Fabrication, Surface Properties and Protein Encapsulation/Release Studies of Electrospun Gelatin Nanofibers

Abstract

The aim of this study was to fabricate gelatin nanofibers by electrospinning and investigate the characteristics of these nanofibers. It has been reported that composite nanofibrous mats with drug impregnated in biocompatible and biodegradable polymer nanofibers can serve as tissue-engineering scaffolds with desired and controllable drug-release properties. The composite nanofibrous mats electrospun from a solution consisting of gelatin, bovine serum albumin (BSA, a model compound to simulate proteins), poly(ethylene glycol) sorbitan monolaurate (Tween-20) and 2,2,2-trifluoroethanol (TFE) were prepared and characterized. The BSA release profile in phosphate-buffered saline (PBS, pH 7.4) was recorded and analyzed. For comparison, nanofibrous mats electrospun from the solution containing gelatin and BSA were also prepared and assessed.

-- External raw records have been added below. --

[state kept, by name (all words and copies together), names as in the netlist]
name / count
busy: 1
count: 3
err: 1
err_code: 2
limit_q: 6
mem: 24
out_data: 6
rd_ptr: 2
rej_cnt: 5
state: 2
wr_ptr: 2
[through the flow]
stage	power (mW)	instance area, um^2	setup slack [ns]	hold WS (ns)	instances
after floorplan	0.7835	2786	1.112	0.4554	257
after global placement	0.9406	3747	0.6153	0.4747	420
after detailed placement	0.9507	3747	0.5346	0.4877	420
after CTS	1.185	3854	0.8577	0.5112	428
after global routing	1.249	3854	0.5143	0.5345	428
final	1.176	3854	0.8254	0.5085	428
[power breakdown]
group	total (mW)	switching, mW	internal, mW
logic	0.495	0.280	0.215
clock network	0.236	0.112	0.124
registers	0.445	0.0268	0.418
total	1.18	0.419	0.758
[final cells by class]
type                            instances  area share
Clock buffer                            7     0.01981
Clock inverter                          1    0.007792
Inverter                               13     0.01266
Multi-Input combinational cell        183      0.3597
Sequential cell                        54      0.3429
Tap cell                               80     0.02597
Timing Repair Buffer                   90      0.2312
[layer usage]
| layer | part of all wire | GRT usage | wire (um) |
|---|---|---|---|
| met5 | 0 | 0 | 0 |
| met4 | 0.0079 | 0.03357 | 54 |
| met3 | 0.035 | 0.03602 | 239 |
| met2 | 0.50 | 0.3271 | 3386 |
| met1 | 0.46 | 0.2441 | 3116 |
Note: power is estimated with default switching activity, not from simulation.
**config.mk**
```make
export PLATFORM = sky130hd
export DESIGN_NAME = ps2_device_tx
export DESIGN_NICKNAME = d
export VERILOG_FILES = /design/src/rtl/ps2_device_tx.sv
export SDC_FILE = /design/constraint.sdc
export NUM_CORES = 1
export LEC_CHECK = 0
export ABC_AREA = 0
export CAP_MARGIN = 20
export CORE_MARGIN = 2
export CORE_UTILIZATION = 40
export DETAILED_ROUTE_END_ITERATION = 8
export PLACE_DENSITY = 0.59
export SETUP_SLACK_MARGIN = 0.15
export SLEW_MARGIN = 20
export SYNTH_ARGS = -nofsm -noshare
export SYNTH_HDL_FRONTEND = slang
export SYNTH_SLANG_ARGS = --single-unit
```
**constraint.sdc**
```tcl
create_clock -name clk -period 3.25 [get_ports clk]
set_input_delay 0.65 -clock clk [delete_from_list [all_inputs] [get_ports clk]]
set_output_delay 0.65 -clock clk [all_outputs]
set_load 0.005 [all_outputs]
```
<file path="config.mk">
export PLATFORM = sky130hd
export DESIGN_NAME = sram_arbiter_flat
export DESIGN_NICKNAME = d
export VERILOG_FILES = /design/src/rtl/sram_arbiter_pkg.sv /design/src/rtl/sram_arbiter_if.sv /design/src/rtl/sram_arb_pick.sv /design/src/rtl/sram_arbiter.sv /design/src/flat_wrapper.sv
export SDC_FILE = /design/constraint.sdc
export NUM_CORES = 1
export LEC_CHECK = 0
export BUFFER_PORTS_ARGS = -buffer_cell sky130_fd_sc_hd__buf_2
export CAP_MARGIN = 15
export CORE_AREA = 2 2 106 108
export DETAILED_ROUTE_END_ITERATION = 16
export DIE_AREA = 0 0 108 110
export GPL_ROUTABILITY_DRIVEN = 0
export GPL_TIMING_DRIVEN = 0
export PLACE_DENSITY = 0.57
export SLEW_MARGIN = 20
export SYNTH_ARGS = -nofsm -noshare
export SYNTH_HDL_FRONTEND = slang
export SYNTH_SLANG_ARGS = --single-unit
</file>
<file path="constraint.sdc">
create_clock -name clk -period 2.2 [get_ports clk]
set_input_delay 0.22 -clock clk [delete_from_list [all_inputs] [get_ports clk]]
set_output_delay 0.22 -clock clk [all_outputs]
set_load 0.03 [all_outputs]
</file>
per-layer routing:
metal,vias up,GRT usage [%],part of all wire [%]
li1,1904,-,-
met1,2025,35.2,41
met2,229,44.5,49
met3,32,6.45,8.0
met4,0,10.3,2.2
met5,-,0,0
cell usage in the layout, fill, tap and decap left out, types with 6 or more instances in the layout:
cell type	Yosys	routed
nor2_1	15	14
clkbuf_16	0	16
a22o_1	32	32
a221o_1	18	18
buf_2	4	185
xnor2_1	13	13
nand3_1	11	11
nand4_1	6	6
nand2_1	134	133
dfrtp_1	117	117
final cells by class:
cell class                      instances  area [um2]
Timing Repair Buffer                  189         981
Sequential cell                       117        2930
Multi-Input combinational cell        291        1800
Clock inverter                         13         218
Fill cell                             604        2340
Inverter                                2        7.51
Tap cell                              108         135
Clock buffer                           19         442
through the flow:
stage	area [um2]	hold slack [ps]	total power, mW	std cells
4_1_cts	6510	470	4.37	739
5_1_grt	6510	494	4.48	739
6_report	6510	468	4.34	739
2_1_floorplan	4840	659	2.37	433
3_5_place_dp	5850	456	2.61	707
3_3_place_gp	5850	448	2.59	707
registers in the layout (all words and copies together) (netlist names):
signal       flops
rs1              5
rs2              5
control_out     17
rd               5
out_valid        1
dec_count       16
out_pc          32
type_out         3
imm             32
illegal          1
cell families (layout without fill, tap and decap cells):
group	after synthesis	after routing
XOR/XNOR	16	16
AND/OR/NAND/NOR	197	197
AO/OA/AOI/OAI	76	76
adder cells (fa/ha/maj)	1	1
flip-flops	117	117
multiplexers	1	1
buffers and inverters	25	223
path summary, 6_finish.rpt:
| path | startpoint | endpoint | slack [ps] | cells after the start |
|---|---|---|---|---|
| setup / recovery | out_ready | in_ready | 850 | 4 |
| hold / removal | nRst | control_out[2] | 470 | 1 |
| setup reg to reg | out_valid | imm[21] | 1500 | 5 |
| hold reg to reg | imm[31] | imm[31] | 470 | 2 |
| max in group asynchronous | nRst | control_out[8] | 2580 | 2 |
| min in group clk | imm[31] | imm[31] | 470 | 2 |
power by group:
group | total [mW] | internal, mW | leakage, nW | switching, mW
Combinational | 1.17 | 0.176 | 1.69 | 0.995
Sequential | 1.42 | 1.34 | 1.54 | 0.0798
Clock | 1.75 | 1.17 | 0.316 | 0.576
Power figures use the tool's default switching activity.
<file path="src/rtl/fifo_pkg.sv">
// Shared definitions for the FIFO read-side packer.
//   BEATW       : width of one packed beat at the default configuration
//   cntw()      : width of a fill counter for a given PACK
//   keep_mask() : lane-keep mask with the low n bits set (callers slice to PACK)
package fifo_pkg;

  localparam int DATASIZE_DEF = 8;
  localparam int PACK_DEF     = 4;
  localparam int BEATW        = DATASIZE_DEF * PACK_DEF;
  localparam int MAXPACK      = 32;

  function automatic int cntw(input int pack);
    return (pack > 1) ? $clog2(pack) : 1;
  endfunction

  localparam int CNTW_DEF = cntw(PACK_DEF);

  function automatic logic [MAXPACK-1:0] keep_mask(input int n);
    logic [MAXPACK-1:0] k;
    k = '0;
    for (int i = 0; i < MAXPACK; i++)
      if (i < n) k[i] = 1'b1;
    return k;
  endfunction

endpackage

</file>
<file path="src/rtl/fifo_rd_packer_if.sv">
// Packed-beat valid/ready bus.
//   m_data  : PACK lanes of DATASIZE bits, lane 0 in the LSBs
//   m_keep  : per-lane valid mask
//   m_last  : beat was closed by a flush
//   m_valid : beat available (producer -> consumer)
//   m_ready : consumer accepts the beat (consumer -> producer)
interface fifo_rd_packer_if #(
  parameter int DATASIZE = 8,
  parameter int PACK     = 4
);
  logic [DATASIZE*PACK-1:0] m_data;
  logic [PACK-1:0]          m_keep;
  logic                     m_last;
  logic                     m_valid;
  logic                     m_ready;

  modport master (output m_data, m_keep, m_last, m_valid, input m_ready);
  modport slave  (input m_data, m_keep, m_last, m_valid, output m_ready);
endinterface

</file>
<file path="src/rtl/pack_out_reg.sv">
// Output beat register with valid/ready hold.
//   clk, rst       : clock, synchronous active-high reset
//   load, ld_*     : new beat to capture (caller only loads when out_free=1)
//   m_*            : registered beat toward the consumer
//   out_free       : register empty or being drained this cycle
module pack_out_reg #(
  parameter int BEATW = 32,
  parameter int PACK  = 4
) (
  input  logic             clk,
  input  logic             rst,
  input  logic             load,
  input  logic [BEATW-1:0] ld_data,
  input  logic [PACK-1:0]  ld_keep,
  input  logic             ld_last,
  input  logic             m_ready,
  output logic [BEATW-1:0] m_data,
  output logic [PACK-1:0]  m_keep,
  output logic             m_last,
  output logic             m_valid,
  output logic             out_free
);

  assign out_free = !m_valid | m_ready;

  always_ff @(posedge clk) begin
    if (rst) begin
      m_valid <= 1'b0;
      m_data  <= '0;
      m_keep  <= '0;
      m_last  <= 1'b0;
    end else if (load) begin
      // Load may coincide with acceptance of the previous beat: no bubble.
      m_valid <= 1'b1;
      m_data  <= ld_data;
      m_keep  <= ld_keep;
      m_last  <= ld_last;
    end else if (m_ready) begin
      m_valid <= 1'b0;
    end
  end

endmodule

</file>
<file path="src/rtl/fifo_rd_packer.sv">
// Packs PACK consecutive async-FIFO read words into one wide beat.
//   rclk, rrst     : read-domain clock, synchronous active-high reset
//   rdata, rempty  : FIFO head word and empty flag
//   rinc           : pop request (combinational, never while rempty=1)
//   flush          : one-cycle request to emit the partial beat
//   fill           : words currently held in the accumulator
//   m              : packed-beat master bus
module fifo_rd_packer
  import fifo_pkg::*;
#(
  parameter int DATASIZE = 8,
  parameter int PACK     = 4,
  parameter int CNTW     = cntw(PACK)
) (
  input  logic                rclk,
  input  logic                rrst,
  input  logic [DATASIZE-1:0] rdata,
  input  logic                rempty,
  output logic                rinc,
  input  logic                flush,
  output logic [CNTW-1:0]     fill,
  fifo_rd_packer_if.master    m
);

  localparam int BW = DATASIZE * PACK;
  localparam logic [CNTW-1:0] LAST = CNTW'(PACK - 1);

  logic [PACK-1:0][DATASIZE-1:0] acc, acc_wr, flush_data;
  logic [PACK-1:0]    keep, ld_keep;
  logic [MAXPACK-1:0] km;
  logic [BW-1:0]      ld_data;
  logic flush_pend, out_free, complete, flush_go, load, ld_last;

  // The last lane may only be written when the finished beat has somewhere
  // to go; earlier lanes keep filling under backpressure.
  assign rinc     = !rrst & !rempty & !flush_pend & ((fill < LAST) | out_free);
  assign complete = rinc & (fill == LAST);
  assign flush_go = flush_pend & out_free;
  assign load     = complete | (flush_go & (fill != '0));

  assign km   = keep_mask(int'(fill));
  assign keep = km[PACK-1:0];

  generate
    if (PACK < MAXPACK) begin : g_km_sink
      logic km_unused;
      assign km_unused = &{1'b0, km[MAXPACK-1:PACK]};
    end
  endgenerate

  always_comb begin
    acc_wr = acc;
    if (rinc) acc_wr[fill] = rdata;
  end

  for (genvar i = 0; i < PACK; i++) begin : g_lane
    assign flush_data[i] = keep[i] ? acc[i] : '0;
  end

  always_comb begin
    ld_data = flush_data;
    ld_keep = keep;
    ld_last = 1'b1;
    if (complete) begin
      ld_data = acc_wr;
      ld_keep = '1;
      ld_last = flush;   // a flush landing on the final word just tags the beat
    end
  end

  always_ff @(posedge rclk) begin
    if (rrst) begin
      acc        <= '0;
      fill       <= '0;
      flush_pend <= 1'b0;
    end else if (flush_go) begin
      // rinc is held low while pending, so no pop can race this clear.
      // A flush seen in this cycle is absorbed.
      acc        <= '0;
      fill       <= '0;
      flush_pend <= 1'b0;
    end else begin
      if (complete) begin
        acc  <= '0;
        fill <= '0;
      end else if (rinc) begin
        acc  <= acc_wr;
        fill <= fill + 1'b1;
      end
      if (flush && !complete) flush_pend <= 1'b1;
    end
  end

  pack_out_reg #(.BEATW(BW), .PACK(PACK)) u_out (
    .clk      (rclk),
    .rst      (rrst),
    .load     (load),
    .ld_data  (ld_data),
    .ld_keep  (ld_keep),
    .ld_last  (ld_last),
    .m_ready  (m.m_ready),
    .m_data   (m.m_data),
    .m_keep   (m.m_keep),
    .m_last   (m.m_last),
    .m_valid  (m.m_valid),
    .out_free (out_free)
  );

endmodule
</file>
<file path="src/flat_wrapper.sv">
// flat-port wrapper written by rule: the top's interface ports become plain ports
module fifo_rd_packer_flat import fifo_pkg::*;
#(
  parameter int DATASIZE = 8,
  parameter int PACK     = 4,
  parameter int CNTW     = cntw(PACK)
)
  (rclk, rrst, rdata, rempty, rinc, flush, fill, m_m_data, m_m_keep, m_m_last, m_m_valid, m_m_ready);
  fifo_rd_packer_if #(.DATASIZE(DATASIZE), .PACK(PACK)) m_i ();
  input  logic rclk;
  input  logic rrst;
  input  logic [DATASIZE-1:0] rdata;
  input  logic rempty;
  output logic rinc;
  input  logic flush;
  output logic [CNTW-1:0] fill;
  output wire logic [$bits(m_i.m_data)-1:0] m_m_data;
  output wire logic [$bits(m_i.m_keep)-1:0] m_m_keep;
  output wire logic [$bits(m_i.m_last)-1:0] m_m_last;
  output wire logic [$bits(m_i.m_valid)-1:0] m_m_valid;
  input wire logic [$bits(m_i.m_ready)-1:0] m_m_ready;
  assign m_m_data = m_i.m_data;
  assign m_m_keep = m_i.m_keep;
  assign m_m_last = m_i.m_last;
  assign m_m_valid = m_i.m_valid;
  assign m_i.m_ready = m_m_ready;
  fifo_rd_packer #(.DATASIZE(DATASIZE), .PACK(PACK), .CNTW(CNTW)) u_core (.rclk(rclk), .rrst(rrst), .rdata(rdata), .rempty(rempty), .rinc(rinc), .flush(flush), .fill(fill), .m(m_i));
endmodule
</file>
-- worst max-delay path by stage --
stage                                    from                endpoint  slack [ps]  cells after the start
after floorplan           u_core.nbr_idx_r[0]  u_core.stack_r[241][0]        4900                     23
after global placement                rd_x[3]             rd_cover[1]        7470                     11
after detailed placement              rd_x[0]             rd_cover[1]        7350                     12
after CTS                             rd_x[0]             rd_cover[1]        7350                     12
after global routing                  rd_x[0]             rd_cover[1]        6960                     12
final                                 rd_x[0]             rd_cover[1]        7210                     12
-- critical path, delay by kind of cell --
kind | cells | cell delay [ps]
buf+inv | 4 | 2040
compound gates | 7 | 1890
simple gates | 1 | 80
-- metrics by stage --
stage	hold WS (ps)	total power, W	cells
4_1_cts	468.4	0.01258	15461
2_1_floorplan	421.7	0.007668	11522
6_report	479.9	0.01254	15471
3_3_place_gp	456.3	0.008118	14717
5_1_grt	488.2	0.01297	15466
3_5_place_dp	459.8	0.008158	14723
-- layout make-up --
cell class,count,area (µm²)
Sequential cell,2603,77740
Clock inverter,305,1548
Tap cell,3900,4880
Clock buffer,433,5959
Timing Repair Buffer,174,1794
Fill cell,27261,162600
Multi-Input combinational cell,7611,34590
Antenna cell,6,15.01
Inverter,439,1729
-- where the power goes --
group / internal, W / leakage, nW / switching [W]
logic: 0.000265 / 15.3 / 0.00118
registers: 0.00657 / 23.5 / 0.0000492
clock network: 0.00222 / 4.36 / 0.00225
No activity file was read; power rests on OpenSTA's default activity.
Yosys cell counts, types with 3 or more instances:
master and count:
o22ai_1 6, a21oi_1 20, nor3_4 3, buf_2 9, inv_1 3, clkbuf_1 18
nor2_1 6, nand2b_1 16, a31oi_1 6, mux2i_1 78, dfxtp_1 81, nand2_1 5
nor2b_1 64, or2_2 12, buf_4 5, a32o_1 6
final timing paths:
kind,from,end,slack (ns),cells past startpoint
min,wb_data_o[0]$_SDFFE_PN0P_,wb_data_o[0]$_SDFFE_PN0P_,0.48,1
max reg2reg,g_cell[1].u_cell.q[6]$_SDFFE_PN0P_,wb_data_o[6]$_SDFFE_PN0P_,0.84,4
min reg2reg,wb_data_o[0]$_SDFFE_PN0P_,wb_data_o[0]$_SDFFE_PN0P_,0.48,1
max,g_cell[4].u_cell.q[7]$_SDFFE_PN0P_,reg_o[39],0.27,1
`config.mk`:
```
export PLATFORM = sky130hd
export DESIGN_NAME = key_bounce_gen
export DESIGN_NICKNAME = d
export VERILOG_FILES = /design/src/rtl/key_bounce_gen.sv
export SDC_FILE = /design/constraint.sdc
export NUM_CORES = 1
export LEC_CHECK = 0
export ABC_AREA = 1
export CORE_MARGIN = 2
export CORE_UTILIZATION = 29
export DETAILED_ROUTE_END_ITERATION = 16
export HOLD_SLACK_MARGIN = 0.06
export SLEW_MARGIN = 10
export SYNTH_ARGS = -nofsm -noshare
export SYNTH_HDL_FRONTEND = slang
export SYNTH_SLANG_ARGS = --single-unit
```
`constraint.sdc`:
```
create_clock -name clk -period 4.7 [get_ports clk]
set_clock_uncertainty 0.15 [all_clocks]
set_input_delay 0.94 -clock clk [delete_from_list [all_inputs] [get_ports clk]]
set_output_delay 0.94 -clock clk [all_outputs]
set_load 0.1 [all_outputs]
```
==> config.mk <==
export PLATFORM = sky130hd
export DESIGN_NAME = fetch_align_buffer
export DESIGN_NICKNAME = d
export VERILOG_FILES = /design/src/rtl/riscv_fetch_pkg.sv /design/src/rtl/fetch_align_buffer_parcel_fifo.sv /design/src/rtl/fetch_align_buffer.sv
export SDC_FILE = /design/constraint.sdc
export NUM_CORES = 1
export LEC_CHECK = 0
export BUFFER_PORTS_ARGS = -buffer_cell sky130_fd_sc_hd__buf_4
export CAP_MARGIN = 15
export CORE_MARGIN = 5
export CORE_UTILIZATION = 63
export CTS_CLUSTER_DIAMETER = 60
export DETAILED_ROUTE_END_ITERATION = 12
export HOLD_SLACK_MARGIN = 0.15
export PLACE_DENSITY = 0.86
export SLEW_MARGIN = 20
export SYNTH_ARGS = -nofsm -noshare
export SYNTH_HDL_FRONTEND = slang
export SYNTH_SLANG_ARGS = --single-unit
==> constraint.sdc <==
create_clock -name clk_i -period 10.4 [get_ports clk_i]
set_clock_uncertainty 0.05 [all_clocks]
set_input_delay 0.52 -clock clk_i [delete_from_list [all_inputs] [get_ports clk_i]]
set_output_delay 0.52 -clock clk_i [all_outputs]
set_load 0.02 [all_outputs]
==> src/rtl/riscv_fetch_pkg.sv <==
// Shared fetch-path types: the 16-bit instruction parcel and the
// compressed-encoding test used by the aligner.
package riscv_fetch_pkg;

  localparam int unsigned ParcelBits = 16;

  typedef logic [ParcelBits-1:0] parcel_t;

  function automatic logic is_compressed(input parcel_t p);
    return p[1:0] != 2'b11;
  endfunction

endpackage

==> src/rtl/fetch_align_buffer_parcel_fifo.sv <==
// Circular parcel store: pushes and pops one or two parcels per cycle and
// exposes the two oldest parcels for decode.
module parcel_fifo
  import riscv_fetch_pkg::*;
#(
  parameter int unsigned Depth = 8,
  localparam int unsigned PtrBits = $clog2(Depth),
  localparam int unsigned CntBits = PtrBits + 1
) (
  input  logic               clk_i,
  input  logic               rst_i,
  input  logic               flush_i,
  input  logic [1:0]         push_cnt_i,
  input  parcel_t            push_lo_i,
  input  parcel_t            push_hi_i,
  input  logic [1:0]         pop_cnt_i,
  output parcel_t            p0_o,
  output parcel_t            p1_o,
  output logic [CntBits-1:0] count_o
);

  parcel_t              mem_q [Depth];
  logic [PtrBits-1:0]   wr_ptr_q, wr_ptr_d;
  logic [PtrBits-1:0]   rd_ptr_q, rd_ptr_d;
  logic [CntBits-1:0]   count_q, count_d;

  // pointer and occupancy update; caller guarantees space for any push
  always_comb begin
    wr_ptr_d = wr_ptr_q;
    rd_ptr_d = rd_ptr_q;
    count_d  = count_q;
    if (flush_i) begin
      wr_ptr_d = '0;
      rd_ptr_d = '0;
      count_d  = '0;
    end else begin
      wr_ptr_d = wr_ptr_q + PtrBits'(push_cnt_i);
      rd_ptr_d = rd_ptr_q + PtrBits'(pop_cnt_i);
      count_d  = count_q + CntBits'(push_cnt_i) - CntBits'(pop_cnt_i);
    end
  end

  always_ff @(posedge clk_i) begin
    if (!rst_i) begin
      wr_ptr_q <= '0;
      rd_ptr_q <= '0;
      count_q  <= '0;
    end else begin
      wr_ptr_q <= wr_ptr_d;
      rd_ptr_q <= rd_ptr_d;
      count_q  <= count_d;
    end
  end

  always_ff @(posedge clk_i) begin
    if (push_cnt_i != 2'd0) mem_q[wr_ptr_q] <= push_lo_i;
    if (push_cnt_i == 2'd2) mem_q[wr_ptr_q + PtrBits'(1'b1)] <= push_hi_i;
  end

  assign p0_o    = mem_q[rd_ptr_q];
  assign p1_o    = mem_q[rd_ptr_q + PtrBits'(1'b1)];
  assign count_o = count_q;

endmodule
<file path="src/rtl/bcd_display_pkg.sv">
// bcd_display_pkg: segment encodings, scan states and leading-zero blanking helper
package bcd_display_pkg;

  typedef enum logic [1:0] {ST_OFF, ST_BLANK, ST_SHOW} scan_state_e;

  localparam logic [0:6] SEG_OFF  = 7'b1111111;
  localparam logic [0:6] SEG_DASH = 7'b1111110;

  localparam logic [0:6] SEG_HEX [16] = '{
    7'b0000001, 7'b1001111, 7'b0010010, 7'b0000110,
    7'b1001100, 7'b0100100, 7'b0100000, 7'b0001111,
    7'b0000000, 7'b0000100, 7'b0001000, 7'b1100000,
    7'b0110001, 7'b1000010, 7'b0110000, 7'b0111000
  };

  // A digit is blanked when it is not the rightmost one and it and every higher digit are zero.
  function automatic logic lz_blanked(input logic [31:0] digits, input int i);
    logic b;
    b = (i != 0);
    for (int j = 0; j < 8; j++)
      if (j >= i && digits[4*j +: 4] != 4'h0) b = 1'b0;
    return b;
  endfunction

endpackage

</file>
<file path="src/rtl/seg7_hex_decode.sv">
// seg7_hex_decode: nibble to active-low a..g segments, dash for 10-15 in BCD mode
module seg7_hex_decode
  import bcd_display_pkg::*;
(
  input  logic [3:0] nibble_i,
  input  logic       hex_mode_i,
  output logic [0:6] seg_n_o
);

  assign seg_n_o = (!hex_mode_i && nibble_i > 4'd9) ? SEG_DASH : SEG_HEX[nibble_i];

endmodule

</file>
<file path="src/rtl/bcd_display_scanner.sv">
// bcd_display_scanner: time-multiplexed multi-digit 7-segment driver with dead-time and blanking
module bcd_display_scanner
  import bcd_display_pkg::*;
#(
  parameter int NUM_DIGITS   = 4,
  parameter int SCAN_DIV     = 50000,
  parameter int BLANK_CYCLES = 16
) (
  input  logic                    clk,
  input  logic                    rst,
  input  logic [4*NUM_DIGITS-1:0] data_in,
  input  logic [NUM_DIGITS-1:0]   dp_in,
  input  logic                    load,
  input  logic                    enable,
  input  logic                    hex_mode,
  input  logic                    lz_blank,
  output logic [0:6]              seg_n,
  output logic                    dp_n,
  output logic [NUM_DIGITS-1:0]   an_n,
  output logic                    frame_tick
);

  localparam int IW = NUM_DIGITS > 1 ? $clog2(NUM_DIGITS) : 1;
  localparam int CW = $clog2(SCAN_DIV);

  logic [CW-1:0]           cnt_q, cnt_d;
  logic [IW-1:0]           idx_q, idx_d;
  logic [4*NUM_DIGITS-1:0] snap_q;
  logic [NUM_DIGITS-1:0]   dps_q, an_q;
  logic [0:6]              pat_q, seg_q, dec;
  logic                    pdp_q, dp_q, ft_q;
  logic [3:0]              nib;
  logic                    last, idx_last, blank;
  scan_state_e             st;

  seg7_hex_decode u_dec (
    .nibble_i  (nib),
    .hex_mode_i(hex_mode),
    .seg_n_o   (dec)
  );

  // Scan state, slot/digit advance and the pattern of the digit about to be shown
  always_comb begin
    st       = !enable ? ST_OFF : (cnt_q < CW'(BLANK_CYCLES)) ? ST_BLANK : ST_SHOW;
    last     = cnt_q == CW'(SCAN_DIV - 1);
    idx_last = idx_q == IW'(NUM_DIGITS - 1);
    cnt_d    = last ? '0 : cnt_q + 1'b1;
    idx_d    = last ? (idx_last ? '0 : idx_q + 1'b1) : idx_q;
    nib      = snap_q[{idx_q, 2'b00} +: 4];
    blank    = lz_blank && lz_blanked(32'(snap_q), int'(idx_q));
  end

  // Snapshot capture, scan counters and registered display outputs
  always_ff @(posedge clk) begin
    if (rst) begin
      snap_q <= '0;
      dps_q  <= '0;
      cnt_q  <= '0;
      idx_q  <= '0;
      pat_q  <= SEG_OFF;
      pdp_q  <= 1'b1;
      seg_q  <= SEG_OFF;
      dp_q   <= 1'b1;
      an_q   <= '1;
      ft_q   <= 1'b0;
    end else begin
      if (load) begin
        snap_q <= data_in;
        dps_q  <= dp_in;
      end
      if (st == ST_OFF) begin
        cnt_q <= '0;
        idx_q <= '0;
        seg_q <= SEG_OFF;
        dp_q  <= 1'b1;
        an_q  <= '1;
        ft_q  <= 1'b0;
      end else begin
        cnt_q <= cnt_d;
        idx_q <= idx_d;
        ft_q  <= last && idx_last;
        if (cnt_q == '0) begin
          pat_q <= blank ? SEG_OFF : dec;
          pdp_q <= ~dps_q[idx_q];
        end
        an_q  <= (st == ST_SHOW) ? ~(NUM_DIGITS'(1) << idx_q) : '1;
        seg_q <= (st == ST_SHOW) ? pat_q : SEG_OFF;
        dp_q  <= (st == ST_SHOW) ? pdp_q : 1'b1;
      end
    end
  end

  assign seg_n      = seg_q;
  assign dp_n       = dp_q;
  assign an_n       = an_q;
  assign frame_tick = ft_q;

endmodule

</file>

The morphologies of the nanofibrous mats were examined by scanning electron microscopy; the surface hydrophilicity was measured by water contact angle method; and the protein-release profiles were recorded by analyzing BSA amount after immersing the electrospun nanofibrous mats in PBS for various time periods. The results indicated that the composite nanofibrous mats electrospun from the gelatin emulsion and/or solution had controllable protein-release behavior and they could be utilized as tissue-engineering scaffolds with protein encapsulated.